Иногда оглядываешься в свое прошлое, чтобы вспомнить недавно прожитые дни, и с удивлением замечаешь, что это не удается. Черты дней сливаются, будто контурные линии рисунков, положенные один на другой. Любое утро вспоминается лишь тем, что вставал с постели, день — работой, вечер — может быть, электрической лампочкой да синевой за окнами.

И все-таки в хаосе прожитого есть широкие окна. День, бесконечно далекий, сохраняется с полной ясностью, со всеми запахами ветра и земли.

Чаще такие дни падают на детство. Память хранит все пятнышки на лапах у кошки, всех кузнечиков, что трещали в цветущем пырее у ворот, хранит и непостижимый теперь вкус и запах летнего утра, когда, протирая заспанные глаза, улыбаясь, сбегал я с высокого крыльца навстречу солнышку, навстречу теплу.

Солнце поднималось по-над горой, за кривыми березами соседских садов. И навсегда остался со мной его счастливый блеск в листве, как-то связанный с запахом этих берез, березовых листьев, утреннего холода.

Солнышко в березах! Оно вставало вместе со мной, вместе с воробьями, с галками на облупленной колокольне, вместе с гудками заводов на заречной стороне. Казалось, и жизнь моя начиналась оттуда, от солнышка да от берез…

ОСНОВИНКА

Шел мне седьмой год, когда мы переехали к бабушке на кривую улицу Основинской слободы. Эта слобода была чуть не в центре нашего промышленного города. Новостройки вплотную подступали к ней, но тут было по-загородному безлюдно, солнечно. Уютно стоял дом бабушки на краю речного лога. Дом двухэтажный, темный, состарившийся, с поломанной резьбой над окнами, с беленым кирпичным низом. У дома широкий двор, весь в мелкой траве, большой сарай с галереей и навесом, баня в огороде у речки.

Речка течет в городской пруд мимо серых заборов, щербатых, как старушечьи зубы.
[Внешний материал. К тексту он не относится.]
--- config.mk ---
export PLATFORM = sky130hd
export DESIGN_NAME = mbp_bus_pins
export DESIGN_NICKNAME = d
export VERILOG_FILES = /design/src/mbp_bus_pins.v /design/src/mbp_quasi_port.v /design/src/mbp_edge_detect.v
export VERILOG_INCLUDE_DIRS = /design/src
export SDC_FILE = /design/constraint.sdc
export NUM_CORES = 1
export LEC_CHECK = 0
export BUFFER_PORTS_ARGS = -buffer_cell sky130_fd_sc_hd__buf_4
export CAP_MARGIN = 10
export CORE_MARGIN = 1.5
export CORE_UTILIZATION = 47
export DETAILED_ROUTE_END_ITERATION = 8
export GPL_ROUTABILITY_DRIVEN = 0
export MAX_ROUTING_LAYER = met4
export PLACE_DENSITY = 0.75
export SYNTH_ARGS = -nofsm -noshare
export SYNTH_HDL_FRONTEND = slang
export SYNTH_SLANG_ARGS = --single-unit
--- constraint.sdc ---
create_clock -name I_REF_CLK -period 1.47 [get_ports I_REF_CLK]
set_input_delay 0.147 -clock I_REF_CLK [delete_from_list [all_inputs] [get_ports I_REF_CLK]]
set_output_delay 0.147 -clock I_REF_CLK [all_outputs]
set_load 0.01 [all_outputs]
Большинство домишек слободы давно уж просится на снос. У многих повалились ворота. Крыши сквозят гнилой обрешеткой, и лебеда, высокая, деревянистая, нелюдимо торчит там.

Зато большие березы и тополя привольно растут на логовом черноземе. Весной, летом и осенью деревья украшают слободку. Везде краснеет рябина, клонится через худые заплоты. В листве тонут моховые крыши, птички посвистывают на все лады, и вся одетая в зелень слободка молодеет.
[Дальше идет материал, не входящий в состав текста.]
**src/tmb_pkg.sv**
```systemverilog
// Purpose: shared constants and types of the test-mode and binary command handler
// Assumes: 32-bit apb register words, byte-wide command stream from the bus front end
// Notes: step sizes are held in tenths of a hertz
package tmb_pkg;
  // register byte offsets
  localparam logic [7:0] OFS_CTRL = 8'h00;
  localparam logic [7:0] OFS_STEP = 8'h04;
  localparam logic [7:0] OFS_RBW = 8'h08;
  localparam logic [7:0] OFS_STATUS = 8'h0c;
  localparam logic [7:0] OFS_DUMP = 8'h10;
  // field positions
  localparam int CTRL_CNT_BIT = 0;
  localparam int CTRL_RBWCAL_BIT = 1;
  localparam int STAT_SRQ_BIT = 11;
  localparam int DUMP_TRIG_BIT = 2;
  // reset values
  localparam logic [31:0] CTRL_RST = 32'h0000_0000;
  localparam logic [19:0] STEP_RST = 20'h00000;
  localparam logic [3:0] RBW_RST = 4'h0;
  // step size limits, tenths of a hertz
  localparam logic [19:0] STEP_TG_MAX = 20'h03a98;
  localparam logic [19:0] STEP_FINE_MAX = 20'h01388;
  localparam logic [19:0] STEP_BOARD1 = 20'h0000b;
  localparam logic [19:0] STEP_BOARD2 = 20'h0000c;
  localparam logic [19:0] STEP_BOARD3 = 20'h0000d;
  // bandwidth code for the 30 kHz setting, a plain default
  localparam logic [3:0] BW_CODE_30K = 4'h7;
  // test entry codes
  localparam logic [3:0] TM_OFF = 4'h0;
  localparam logic [3:0] TM_CAL_OFF = 4'h1;
  localparam logic [3:0] TM_REF = 4'h2;
  localparam logic [3:0] TM_REF_CAL_OFF = 4'h3;
  localparam logic [3:0] TM_TRK = 4'h4;
  localparam logic [3:0] TM_TRK_CAL_OFF = 4'h5;
  localparam logic [3:0] TM_SINGLE_LOOP = 4'h6;
  localparam logic [3:0] TM_TG_OFFSET = 4'h7;
  localparam logic [3:0] TM_TUNE_PLOT = 4'h8;
  localparam logic [3:0] TM_BW_ADJ = 4'h9;
  // binary transfer word counts
  localparam logic [11:0] LRN_WORDS = 12'h064;
  localparam logic [11:0] TRACE_WORDS = 12'h7d4;
  // ascii characters
  localparam logic [7:0] CH_CR = 8'h0d;
  localparam logic [7:0] CH_LF = 8'h0a;
  localparam logic [7:0] CH_SP = 8'h20;
  localparam logic [7:0] CH_SEMI = 8'h3b;
  localparam logic [7:0] CH_COMMA = 8'h2c;
  localparam logic [7:0] CH_0 = 8'h30;
  localparam logic [7:0] CH_9 = 8'h39;
  localparam logic [7:0] CH_6 = 8'h36;
  localparam logic [15:0] CMD_RECALL = 16'h5243;
  localparam logic [15:0] CMD_LRN_IN = 16'h4c49;
  localparam logic [15:0] CMD_LRN_OUT = 16'h4c4f;
  localparam logic [15:0] CMD_TRB_IN = 16'h4249;
  localparam logic [15:0] CMD_TRB_OUT = 16'h424f;
  localparam logic [15:0] CMD_TRA_IN = 16'h4149;
  // binary command in progress
  typedef enum logic [2:0] {
    BC_NONE = 3'b000, BC_LRN_IN = 3'b001, BC_TRA_IN = 3'b010, BC_TRB_IN = 3'b011,
    BC_LRN_OUT = 3'b100, BC_TRB_OUT = 3'b101
  } tmb_bin_cmd_t;
  // controls that the active test mode drives into the instrument
  typedef struct packed {
    logic cal_disable;
    logic cal_offsets_off;
    logic src_ref_10m;
    logic src_tracking;
    logic lo_single_loop;
    logic tg_offset_en;
    logic [19:0] tg_offset;
    logic tune_plot_en;
    logic tune_coarse;
    logic tune_fine_hold;
    logic [2:0] board_prog;
    logic [2:0][3:0] board_bw;
  } tmb_tm_ctrl_t;
endpackage

```
**src/tmb_word_ctr.sv**
```systemverilog
// Purpose: loadable down counter of binary words still owed in a transfer
// Assumes: load and dec never in the same cycle; load wins if they are
// Notes: busy is high while words remain
`timescale 1ns/100ps
`default_nettype none
module tmb_word_ctr #(
  parameter int W = 12
) (
  // clock and reset
  input wire logic clk,
  input wire logic rst_b,
  // control
  input wire logic load,
  input wire logic [W-1:0] load_val,
  input wire logic dec,
  input wire logic clr,
  // state
  output logic [W-1:0] count,
  output logic busy,
  output logic last
);
  logic [W-1:0] count_reg;
  logic [W-1:0] count_next;

  // load has priority over dec so a new command starts from a full count; clr overrides both
  assign count_next = clr ? '0 : load ? load_val : (dec && busy) ? count_reg - W'(1) : count_reg;
  assign count = count_reg;
  assign busy = (count_reg != '0);
  assign last = (count_reg == W'(1));

  // count register
  always_ff @(posedge clk) begin
    if (!rst_b) begin
      count_reg <= '0;
    end else begin
      count_reg <= count_next;
    end
  end
endmodule
`default_nettype wire

```
**src/tmb_test_decode.sv**
```systemverilog
// Purpose: turns the active test mode into instrument control lines
// Assumes: step size in tenths of a hertz, bandwidth as a board code
// Notes: outputs are registered, one cycle behind their inputs
`timescale 1ns/100ps
`default_nettype none
module tmb_test_decode #(
  parameter logic [3:0] BW_30K = tmb_pkg::BW_CODE_30K
) (
  // clock and reset
  input wire logic clk,
  input wire logic rst_b,
  // settings
  input wire logic [3:0] mode,
  input wire logic [19:0] center_step_size,
  input wire logic [3:0] resolution_bw_setting,
  input wire logic rbw_change,
  input wire logic counter_on,
  input wire logic rbw_calibrated,
  // controls
  output tmb_pkg::tmb_tm_ctrl_t ctrl
);
  tmb_pkg::tmb_tm_ctrl_t ctrl_reg;
  tmb_pkg::tmb_tm_ctrl_t ctrl_next;
  logic [2:0] board_hit;
  logic bw_adj;

  // one-hot board pick for the bandwidth adjust mode
  assign board_hit = {center_step_size == tmb_pkg::STEP_BOARD3, center_step_size == tmb_pkg::STEP_BOARD2,
                      center_step_size == tmb_pkg::STEP_BOARD1};
  assign bw_adj = (mode == tmb_pkg::TM_BW_ADJ);

  // decode of every mode; board words hold their last value between changes
  always_comb begin
    ctrl_next = '0;
    ctrl_next.board_bw = ctrl_reg.board_bw;
    unique case (mode)
      tmb_pkg::TM_CAL_OFF, tmb_pkg::TM_BW_ADJ: ctrl_next.cal_disable = 1'b1;
      tmb_pkg::TM_REF: ctrl_next.src_ref_10m = 1'b1;
      tmb_pkg::TM_REF_CAL_OFF: begin
        ctrl_next.src_ref_10m = 1'b1;
        ctrl_next.cal_disable = 1'b1;
      end
      tmb_pkg::TM_TRK: ctrl_next.src_tracking = 1'b1;
      tmb_pkg::TM_TRK_CAL_OFF: begin
        ctrl_next.src_tracking = 1'b1;
        ctrl_next.cal_disable = 1'b1;
      end
      tmb_pkg::TM_SINGLE_LOOP: ctrl_next.lo_single_loop = 1'b1;
      tmb_pkg::TM_TG_OFFSET: begin
        ctrl_next.tg_offset_en = 1'b1;
        ctrl_next.tg_offset = (center_step_size > tmb_pkg::STEP_TG_MAX) ? tmb_pkg::STEP_TG_MAX : center_step_size;
      end
      tmb_pkg::TM_TUNE_PLOT: begin
        ctrl_next.tune_plot_en = counter_on && rbw_calibrated;
        ctrl_next.tune_coarse = center_step_size > tmb_pkg::STEP_FINE_MAX;
        ctrl_next.tune_fine_hold = !ctrl_next.tune_coarse;
      end
      default: ;
    endcase
    ctrl_next.cal_offsets_off = ctrl_next.cal_disable;
    // the chosen board takes the bandwidth, the other two take 30 kHz
    if (bw_adj && rbw_change && (board_hit != 3'b000)) begin
      ctrl_next.board_prog = 3'b111;
      for (int i = 0; i < 3; i++) begin
        ctrl_next.board_bw[i] = board_hit[i] ? resolution_bw_setting : BW_30K;
      end
    end
  end

  // control register
  always_ff @(posedge clk) begin
    if (!rst_b) begin
      ctrl_reg <= '0;
    end else begin
      ctrl_reg <= ctrl_next;
    end
  end

  assign ctrl = ctrl_reg;
endmodule
`default_nettype wire

```
**src/tmb_cmd_handler.sv**
```systemverilog
// Purpose: test-mode selection and binary data mode handling behind the instrument bus
// Assumes: command bytes and bus events come from the bus front end on clk
// Notes: apb slave with zero wait states; unmapped addresses answer pslverr
//
// Contract
// - nine test modes, recall six plus code
// - mode 01 disables calibration and offsets
// - mode 02 routes 10 MHz to input
// - mode 03 10 MHz input, calibration off
// - mode 04 routes tracking generator in
// - mode 05 tracking generator, calibration off
// - mode 06 forces single loop oscillator
// - mode 07 step as offset, capped
// - mode 08 tuning plot when counter, calibrated
// - mode 08 coarse above 500 Hz
// - mode 09 like mode 01 otherwise
// - mode 09 programs boards on change
// - test mode holds until clear, preset
// - binary command makes following bytes binary
// - drop cr or lf after binary command
// - back to ascii after last word
// - binary output streams when talk addressed
// - binary ends trigger, dump mode kept
// - uninterpretable command raises service request
//
// Decided for this implementation: the placing of the registers and register access over APB.
`timescale 1ns/100ps
`default_nettype none
module tmb_cmd_handler #(
  parameter logic [3:0] BW_30K = tmb_pkg::BW_CODE_30K
) (
  // clock and reset
  input wire logic clk,
  input wire logic rst_b,
  // apb slave
  input wire logic psel,
  input wire logic penable,
  input wire logic pwrite,
  input wire logic [7:0] paddr,
  input wire logic [31:0] pwdata,
  output logic [31:0] prdata,
  output logic pready,
  output logic pslverr,
  // command byte stream from the bus front end
  input wire logic in_valid,
  input wire logic [7:0] in_data,
  // bus events
  input wire logic dev_clear,
  input wire logic inst_preset,
  input wire logic talk_addressed,
  input wire logic trigger_in,
  input wire logic cmd_reject,
  // commands handed to the rest of the parser
  output logic fwd_valid,
  output logic [15:0] fwd_cmd,
  // binary input words
  output logic bin_in_valid,
  output logic [7:0] bin_in_data,
  output logic [11:0] bin_in_index,
  output tmb_pkg::tmb_bin_cmd_t bin_cmd,
  // binary output words
  output logic [11:0] out_word_addr,
  input wire logic [7:0] out_word_data,
  output logic out_valid,
  output logic [7:0] out_data,
  input wire logic out_ready,
  // instrument state
  output logic service_request_line,
  output logic dump_active,
  output logic [1:0] dump_mode,
  output tmb_pkg::tmb_tm_ctrl_t tm_ctrl
);
  typedef enum logic [2:0] {
    PS_CMD1 = 3'b000, PS_CMD2 = 3'b001, PS_RC_DIG = 3'b010, PS_TM_D1 = 3'b011,
    PS_TM_D2 = 3'b100, PS_BIN_IN = 3'b101
  } tmb_pstate_t;

  tmb_pstate_t state_reg, state_next;
  logic [7:0] first_reg, first_next;
  logic [3:0] tens_reg, tens_next;
  logic [3:0] staged_reg, staged_next;
  logic pend_reg, pend_next;
  logic [3:0] active_reg, active_next;
  logic skip_eol_reg, skip_eol_next;
  logic srq_reg, srq_next;
  tmb_pkg::tmb_bin_cmd_t bcmd_reg, bcmd_next;
  logic [31:0] ctrl_reg;
  logic [19:0] step_reg;
  logic [3:0] rbw_reg;
  logic rbw_change_reg;
  logic [1:0] dmode_reg;
  logic trig_pend_reg, dump_act_reg;
  logic out_valid_reg;
  logic [7:0] out_data_reg;
  logic fwd_valid_reg;
  logic [15:0] fwd_cmd_reg;
  logic bin_valid_reg;
  logic [7:0] bin_data_reg;
  logic [11:0] bin_index_reg;

  // apb decode
  logic wr_en, rd_en, hit_ctrl, hit_step, hit_rbw, hit_status, hit_dump, hit_any;
  assign hit_ctrl = (paddr == tmb_pkg::OFS_CTRL);
  assign hit_step = (paddr == tmb_pkg::OFS_STEP);
  assign hit_rbw = (paddr == tmb_pkg::OFS_RBW);
  assign hit_status = (paddr == tmb_pkg::OFS_STATUS);
  assign hit_dump = (paddr == tmb_pkg::OFS_DUMP);
  assign hit_any = hit_ctrl | hit_step | hit_rbw | hit_status | hit_dump;
  assign wr_en = psel && penable && pwrite && hit_any;
  assign rd_en = psel && penable && !pwrite;
  assign pready = 1'b1;
  assign pslverr = psel && penable && !hit_any;

  // byte classes
  logic is_sep, is_eol, is_digit, is_letter;
  logic [3:0] digit;
  logic [15:0] pair;
  assign is_eol = (in_data == tmb_pkg::CH_CR) || (in_data == tmb_pkg::CH_LF);
  assign is_sep = is_eol || (in_data == tmb_pkg::CH_SP) || (in_data == tmb_pkg::CH_SEMI) ||
    (in_data == tmb_pkg::CH_COMMA);
  assign is_digit = (in_data >= tmb_pkg::CH_0) && (in_data <= tmb_pkg::CH_9);
  assign is_letter = (in_data[7:5] == 3'b010) && (in_data[4:0] != 5'h00) && (in_data[4:0] <= 5'h1a);
  assign digit = 4'(in_data - tmb_pkg::CH_0);
  assign pair = {first_reg, in_data};

  // binary word counters, one for each direction
  logic in_load, in_busy, in_last, out_load, out_busy, out_last, out_take, bin_start, out_clr;
  logic [11:0] in_len, out_len, in_count, out_count;
  logic bin_byte;
  assign bin_byte = in_valid && (state_reg == PS_BIN_IN) && !(skip_eol_reg && is_eol);
  tmb_word_ctr #(.W(12)) u_in_ctr (
    .clk(clk), .rst_b(rst_b), .load(in_load), .load_val(in_len), .dec(bin_byte), .clr(dev_clear || inst_preset),
    .count(in_count), .busy(in_busy), .last(in_last)
  );
  tmb_word_ctr #(.W(12)) u_out_ctr (
    .clk(clk), .rst_b(rst_b), .load(out_load), .load_val(out_len), .dec(out_take), .clr(out_clr),
    .count(out_count), .busy(out_busy), .last(out_last)
  );

  // command recognition for the binary commands
  logic pair_bin_in, pair_bin_out;
  tmb_pkg::tmb_bin_cmd_t pair_cmd;
  always_comb begin
    pair_cmd = tmb_pkg::BC_NONE;
    in_len = '0;
    out_len = '0;
    unique case (pair)
      tmb_pkg::CMD_LRN_IN: begin
        pair_cmd = tmb_pkg::BC_LRN_IN;
        in_len = tmb_pkg::LRN_WORDS;
      end
      tmb_pkg::CMD_TRA_IN: begin
        pair_cmd = tmb_pkg::BC_TRA_IN;
        in_len = tmb_pkg::TRACE_WORDS;
      end
      tmb_pkg::CMD_TRB_IN: begin
        pair_cmd = tmb_pkg::BC_TRB_IN;
        in_len = tmb_pkg::TRACE_WORDS;
      end
      tmb_pkg::CMD_LRN_OUT: begin
        pair_cmd = tmb_pkg::BC_LRN_OUT;
        out_len = tmb_pkg::LRN_WORDS;
      end
      tmb_pkg::CMD_TRB_OUT: begin
        pair_cmd = tmb_pkg::BC_TRB_OUT;
        out_len = tmb_pkg::TRACE_WORDS;
      end
      default: ;
    endcase
  end
  assign pair_bin_in = (in_len != '0);
  assign pair_bin_out = (out_len != '0);
  assign in_load = in_valid && (state_reg == PS_CMD2) && pair_bin_in;
  assign out_load = in_valid && (state_reg == PS_CMD2) && pair_bin_out;
  assign bin_start = in_load || out_load;
  assign out_clr = dev_clear || inst_preset || in_load;

  // command parser
  always_comb begin
    state_next = state_reg;
    first_next = first_reg;
    tens_next = tens_reg;
    staged_next = staged_reg;
    pend_next = pend_reg;
    active_next = active_reg;
    skip_eol_next = skip_eol_reg;
    srq_next = srq_reg && !(wr_en && hit_status && pwdata[tmb_pkg::STAT_SRQ_BIT]); // clear first, any set wins
    bcmd_next = bcmd_reg;
    if (in_valid) begin
      unique case (state_reg)
        PS_CMD1: begin
          if (is_letter) begin
            first_next = in_data;
            state_next = PS_CMD2;
          end else if (!is_sep) begin
            srq_next = 1'b1;
          end
        end
        PS_CMD2: begin
          state_next = PS_CMD1;
          if (pair == tmb_pkg::CMD_RECALL) begin
            state_next = PS_RC_DIG;
          end else if (pair_bin_in) begin
            state_next = PS_BIN_IN;
            skip_eol_next = 1'b1;
            bcmd_next = pair_cmd;
          end else if (pair_bin_out) begin
            skip_eol_next = 1'b1;
            bcmd_next = pair_cmd;
          end else if (!is_letter) begin
            srq_next = 1'b1;
          end
        end
        PS_RC_DIG: begin
          state_next = (in_data == tmb_pkg::CH_6) ? PS_TM_D1 : PS_CMD1;
          srq_next = srq_next || !is_digit;
        end
        PS_TM_D1: begin
          tens_next = digit;
          state_next = is_digit ? PS_TM_D2 : PS_CMD1;
          srq_next = srq_next || !is_digit;
        end
        PS_TM_D2: begin
          state_next = PS_CMD1;
          if (!is_digit) begin
            srq_next = 1'b1;
          end else if ((tens_reg == 4'h0) && (digit <= tmb_pkg::TM_BW_ADJ)) begin
            staged_next = digit;
            pend_next = 1'b1;
          end
          // codes above nine leave both staged and active modes alone
        end
        PS_BIN_IN: begin
          skip_eol_next = 1'b0;
          if (bin_byte && in_last) begin
            state_next = PS_CMD1;
            bcmd_next = tmb_pkg::BC_NONE;
          end
        end
        default: state_next = PS_CMD1;
      endcase
    end
    // a stray terminator after a binary output command is also swallowed
    if (in_valid && (state_reg == PS_CMD1) && skip_eol_reg) begin
      skip_eol_next = 1'b0;
    end
    srq_next = srq_next || cmd_reject;
    // output commands carry bit 2; drop them once the last word is taken
    if (!out_busy && bcmd_reg[2] && !bin_start) begin
      bcmd_next = tmb_pkg::BC_NONE;
    end
    // clear or preset makes the staged mode active, or ends the running one
    if (dev_clear || inst_preset) begin
      active_next = pend_reg ? staged_reg : tmb_pkg::TM_OFF;
      pend_next = 1'b0;
      state_next = PS_CMD1;
      bcmd_next = tmb_pkg::BC_NONE;
      skip_eol_next = 1'b0;
    end
  end

  // parser registers
  always_ff @(posedge clk) begin
    if (!rst_b) begin
      state_reg <= PS_CMD1;
      first_reg <= 8'h00;
      tens_reg <= 4'h0;
      staged_reg <= tmb_pkg::TM_OFF;
      pend_reg <= 1'b0;
      active_reg <= tmb_pkg::TM_OFF;
      skip_eol_reg <= 1'b0;
      srq_reg <= 1'b0;
      bcmd_reg <= tmb_pkg::BC_NONE;
    end else begin
      state_reg <= state_next;
      first_reg <= first_next;
      tens_reg <= tens_next;
      staged_reg <= staged_next;
      pend_reg <= pend_next;
      active_reg <= active_next;
      skip_eol_reg <= skip_eol_next;
      srq_reg <= srq_next;
      bcmd_reg <= bcmd_next;
    end
  end

  // binary input words and forwarded commands, one-cycle pulses
  always_ff @(posedge clk) begin
    if (!rst_b) begin
      bin_valid_reg <= 1'b0;
      bin_data_reg <= 8'h00;
      bin_index_reg <= 12'h000;
      fwd_valid_reg <= 1'b0;
      fwd_cmd_reg <= 16'h0000;
    end else begin
      bin_valid_reg <= bin_byte;
      bin_data_reg <= bin_byte ? in_data : bin_data_reg;
      bin_index_reg <= bin_byte ? 12'(in_len_cur() - in_count) : bin_index_reg;
      fwd_valid_reg <= in_valid && (state_reg == PS_CMD2) && is_letter && !bin_start &&
                       (pair != tmb_pkg::CMD_RECALL);
      fwd_cmd_reg <= (in_valid && state_reg == PS_CMD2) ? pair : fwd_cmd_reg;
    end
  end

  // word count of the binary input in progress, for the index
  function automatic logic [11:0] in_len_cur();
    in_len_cur = (bcmd_reg == tmb_pkg::BC_LRN_IN) ? tmb_pkg::LRN_WORDS : tmb_pkg::TRACE_WORDS;
  endfunction

  // binary output streams as soon as the device is addressed to talk, with no trigger
  assign out_take = talk_addressed && out_busy && (!out_valid_reg || out_ready);
  assign out_word_addr = 12'(out_len_cur() - out_count);
  function automatic logic [11:0] out_len_cur();
    out_len_cur = (bcmd_reg == tmb_pkg::BC_LRN_OUT) ? tmb_pkg::LRN_WORDS : tmb_pkg::TRACE_WORDS;
  endfunction
  always_ff @(posedge clk) begin
    if (!rst_b) begin
      out_valid_reg <= 1'b0;
      out_data_reg <= 8'h00;
    end else if (out_clr) begin
      out_valid_reg <= 1'b0;
    end else if (out_take) begin
      out_valid_reg <= 1'b1;
      out_data_reg <= out_word_data;
    end else if (out_ready) begin
      out_valid_reg <= 1'b0;
    end
  end

  // trigger and dump: a binary command ends both but the dump mode is kept
  always_ff @(posedge clk) begin
    if (!rst_b) begin
      trig_pend_reg <= 1'b0;
      dump_act_reg <= 1'b0;
    end else if (bin_start) begin
      trig_pend_reg <= 1'b0;
      dump_act_reg <= 1'b0;
    end else begin
      trig_pend_reg <= (trigger_in || (wr_en && hit_dump && pwdata[tmb_pkg::DUMP_TRIG_BIT])) ||
                       (trig_pend_reg && (in_busy || out_busy));
      dump_act_reg <= dump_act_reg || (trig_pend_reg && !in_busy && !out_busy && (dmode_reg != 2'b00));
    end
  end

  // software registers
  always_ff @(posedge clk) begin
    if (!rst_b) begin
      ctrl_reg <= tmb_pkg::CTRL_RST;
      step_reg <= tmb_pkg::STEP_RST;
      rbw_reg <= tmb_pkg::RBW_RST;
      rbw_change_reg <= 1'b0;
      dmode_reg <= 2'b00;
    end else begin
      ctrl_reg <= (wr_en && hit_ctrl) ? {30'h0000_0000, pwdata[1:0]} : ctrl_reg;
      step_reg <= (wr_en && hit_step) ? pwdata[19:0] : step_reg;
      rbw_reg <= (wr_en && hit_rbw) ? pwdata[3:0] : rbw_reg;
      rbw_change_reg <= wr_en && hit_rbw;
      dmode_reg <= (wr_en && hit_dump) ? pwdata[1:0] : dmode_reg;
    end
  end

  // read mux
  logic [31:0] status_word;
  assign status_word = {18'h00000, dump_act_reg, trig_pend_reg, srq_reg, out_busy, in_busy, pend_reg,
    staged_reg, active_reg};
  assign prdata = !rd_en ? 32'h0000_0000 :
    hit_ctrl ? ctrl_reg :
    hit_step ? {12'h000, step_reg} :
    hit_rbw ? {28'h0000000, rbw_reg} :
    hit_status ? status_word :
    hit_dump ? {30'h0000_0000, dmode_reg} : 32'h0000_0000;

  // active mode drives the instrument
  tmb_test_decode #(.BW_30K(BW_30K)) u_decode (
    .clk(clk), .rst_b(rst_b), .mode(active_reg), .center_step_size(step_reg),
    .resolution_bw_setting(rbw_reg), .rbw_change(rbw_change_reg),
    .counter_on(ctrl_reg[tmb_pkg::CTRL_CNT_BIT]), .rbw_calibrated(ctrl_reg[tmb_pkg::CTRL_RBWCAL_BIT]),
    .ctrl(tm_ctrl)
  );

  // outputs
  assign fwd_valid = fwd_valid_reg;
  assign fwd_cmd = fwd_cmd_reg;
  assign bin_in_valid = bin_valid_reg;
  assign bin_in_data = bin_data_reg;
  assign bin_in_index = bin_index_reg;
  assign bin_cmd = bcmd_reg;
  assign out_valid = out_valid_reg;
  assign out_data = out_data_reg;
  assign service_request_line = srq_reg;
  assign dump_active = dump_act_reg;
  assign dump_mode = dmode_reg;
endmodule
`default_nettype wire

```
Я никогда не замечал, чтоб где-нибудь еще росло столько простых цветов одуванчиков. Ими золотилась улица в июньское утро. Одуванчики… Они росли по всем пригоркам, и у заборов, и в дорожных колеях. Их парашютики-комарики несло в теплый ветреный день незнаемо куда. Одуванчики… Их никто не замечал, кроме нас, ребятишек. За речкой была пологая гора с заколоченной церковью, левее чадил кирпичной трубой небольшой завод. Там слобода кончалась, начинались мощеные городские улицы. Говорили, что поставлена Основинка лет триста назад, а может, стоит с основания города, была ему основой. Впоследствии я часто задумывался о прошлом слободки, пытался узнать о ее возникновении. Может быть, беглые работные люди селились здесь. Может быть, стриженный в скобку рудознатец срубил первую немудрую избенку, а может, солдаты по указу Петра валили сосны под хриплую брань офицеров в треуголках…

С первых дней жизни на новом месте я полюбил огород у реки. Он стал для меня той прекрасной страной, которая есть в детстве у каждого — будь то двор, пустырь, поскотина, одичалый сад или хоть балкон пятого этажа с оранжевыми настурциями в щелястых ящиках.

А в моей стране был забор в зеленых лишаях, баня, плитняковый фундамент сарая, там рос меж камней мелкий кустарник с красными ягодками. Даже настоящий ключишко был. Он выбуривал в песчаной ключевине подле банного сруба, стекал в речку весенним ручейком. Там всегда кипели, поблескивали золотинки. Ползали по дну живые палочки ручейников. Строго-настрого запрещалось мне пить из того ключа. Ясно помню, как ноет лоб, ломит зубы от его нестерпимо холодной воды. Я не только пил. В жаркие дни я мочил голову. Наливал воды в истасканную шапчонку-матроску. Я смотрелся туда, в ключевину, и средь плывучих летних облаков на меня глядел круглолицый удивленный мальчик, остриженный «наголо», вроде бы я, а вроде бы и не я. Меня занимало это зыбкое отражение — оно было совсем не таким, как в зеркале, оно было загадочнее, темнее и недоступнее. И, наглядевшись в ручей, я садился к порогу бани, ощупывал лицо, как слепой, проводил пальцем по носу, трогал ежик волос. На ощупь нос был словно чужой.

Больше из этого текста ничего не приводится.